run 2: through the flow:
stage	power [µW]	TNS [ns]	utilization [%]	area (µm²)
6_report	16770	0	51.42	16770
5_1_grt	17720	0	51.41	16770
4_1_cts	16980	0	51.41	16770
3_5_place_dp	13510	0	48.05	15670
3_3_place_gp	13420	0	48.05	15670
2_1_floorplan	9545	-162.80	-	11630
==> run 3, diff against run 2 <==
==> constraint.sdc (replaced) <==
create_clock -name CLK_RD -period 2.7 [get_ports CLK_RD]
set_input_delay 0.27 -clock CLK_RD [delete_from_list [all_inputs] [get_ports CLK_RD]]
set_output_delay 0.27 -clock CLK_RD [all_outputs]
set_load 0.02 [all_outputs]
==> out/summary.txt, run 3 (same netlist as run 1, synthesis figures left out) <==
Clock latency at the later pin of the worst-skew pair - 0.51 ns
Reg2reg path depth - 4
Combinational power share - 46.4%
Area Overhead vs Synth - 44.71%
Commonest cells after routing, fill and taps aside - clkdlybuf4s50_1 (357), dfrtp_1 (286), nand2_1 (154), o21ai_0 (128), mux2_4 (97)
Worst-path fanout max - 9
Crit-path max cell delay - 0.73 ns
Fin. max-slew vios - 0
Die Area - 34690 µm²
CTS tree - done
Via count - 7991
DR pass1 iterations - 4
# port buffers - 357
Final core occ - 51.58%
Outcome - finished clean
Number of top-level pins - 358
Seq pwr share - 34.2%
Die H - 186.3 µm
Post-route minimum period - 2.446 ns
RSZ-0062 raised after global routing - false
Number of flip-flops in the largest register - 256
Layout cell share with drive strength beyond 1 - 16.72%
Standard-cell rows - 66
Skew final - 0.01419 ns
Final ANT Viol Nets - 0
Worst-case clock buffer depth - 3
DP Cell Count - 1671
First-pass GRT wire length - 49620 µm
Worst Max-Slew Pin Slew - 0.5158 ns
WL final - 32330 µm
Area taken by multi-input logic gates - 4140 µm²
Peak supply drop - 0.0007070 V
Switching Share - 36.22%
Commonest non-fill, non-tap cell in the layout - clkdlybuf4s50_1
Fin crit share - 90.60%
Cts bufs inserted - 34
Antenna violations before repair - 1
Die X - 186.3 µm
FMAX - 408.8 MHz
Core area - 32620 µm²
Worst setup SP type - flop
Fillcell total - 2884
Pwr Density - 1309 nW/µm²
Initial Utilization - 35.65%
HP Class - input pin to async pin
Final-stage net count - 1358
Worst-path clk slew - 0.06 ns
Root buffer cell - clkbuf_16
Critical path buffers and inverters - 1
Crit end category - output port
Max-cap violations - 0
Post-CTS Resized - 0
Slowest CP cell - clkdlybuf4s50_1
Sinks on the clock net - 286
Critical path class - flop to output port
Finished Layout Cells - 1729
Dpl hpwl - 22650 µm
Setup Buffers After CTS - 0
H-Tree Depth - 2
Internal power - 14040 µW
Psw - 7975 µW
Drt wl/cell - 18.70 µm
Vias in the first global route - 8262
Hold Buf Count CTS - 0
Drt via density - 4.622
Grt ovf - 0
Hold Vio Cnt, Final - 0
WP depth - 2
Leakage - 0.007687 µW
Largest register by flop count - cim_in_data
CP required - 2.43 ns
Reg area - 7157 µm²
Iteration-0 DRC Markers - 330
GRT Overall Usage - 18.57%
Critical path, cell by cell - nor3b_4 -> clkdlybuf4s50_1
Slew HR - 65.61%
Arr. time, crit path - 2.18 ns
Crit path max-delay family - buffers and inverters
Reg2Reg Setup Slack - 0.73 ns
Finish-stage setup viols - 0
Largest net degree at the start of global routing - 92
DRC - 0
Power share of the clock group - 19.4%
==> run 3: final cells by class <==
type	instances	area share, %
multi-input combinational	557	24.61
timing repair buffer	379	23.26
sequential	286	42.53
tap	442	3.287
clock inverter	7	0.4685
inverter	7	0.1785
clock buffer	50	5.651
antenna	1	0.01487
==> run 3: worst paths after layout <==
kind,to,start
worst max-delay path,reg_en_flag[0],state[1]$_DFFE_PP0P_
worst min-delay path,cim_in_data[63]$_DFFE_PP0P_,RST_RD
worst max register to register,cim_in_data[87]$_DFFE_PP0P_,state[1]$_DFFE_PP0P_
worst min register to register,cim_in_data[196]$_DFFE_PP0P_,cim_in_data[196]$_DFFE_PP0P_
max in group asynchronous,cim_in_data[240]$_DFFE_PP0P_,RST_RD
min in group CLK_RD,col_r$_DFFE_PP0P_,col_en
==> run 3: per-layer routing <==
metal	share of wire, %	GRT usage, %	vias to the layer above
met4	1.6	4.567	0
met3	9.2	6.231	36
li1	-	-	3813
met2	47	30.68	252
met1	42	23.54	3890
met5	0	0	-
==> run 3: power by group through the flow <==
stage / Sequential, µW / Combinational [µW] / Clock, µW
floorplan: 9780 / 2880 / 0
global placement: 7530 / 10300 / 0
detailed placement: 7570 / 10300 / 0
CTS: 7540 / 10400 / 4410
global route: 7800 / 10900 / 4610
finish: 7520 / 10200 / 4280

+ + + +

Task to complete —
Search the data above for the string "start" and return every line that has it.

Result for this exercise —
Largest net degree at the start of global routing - 92
kind,to,start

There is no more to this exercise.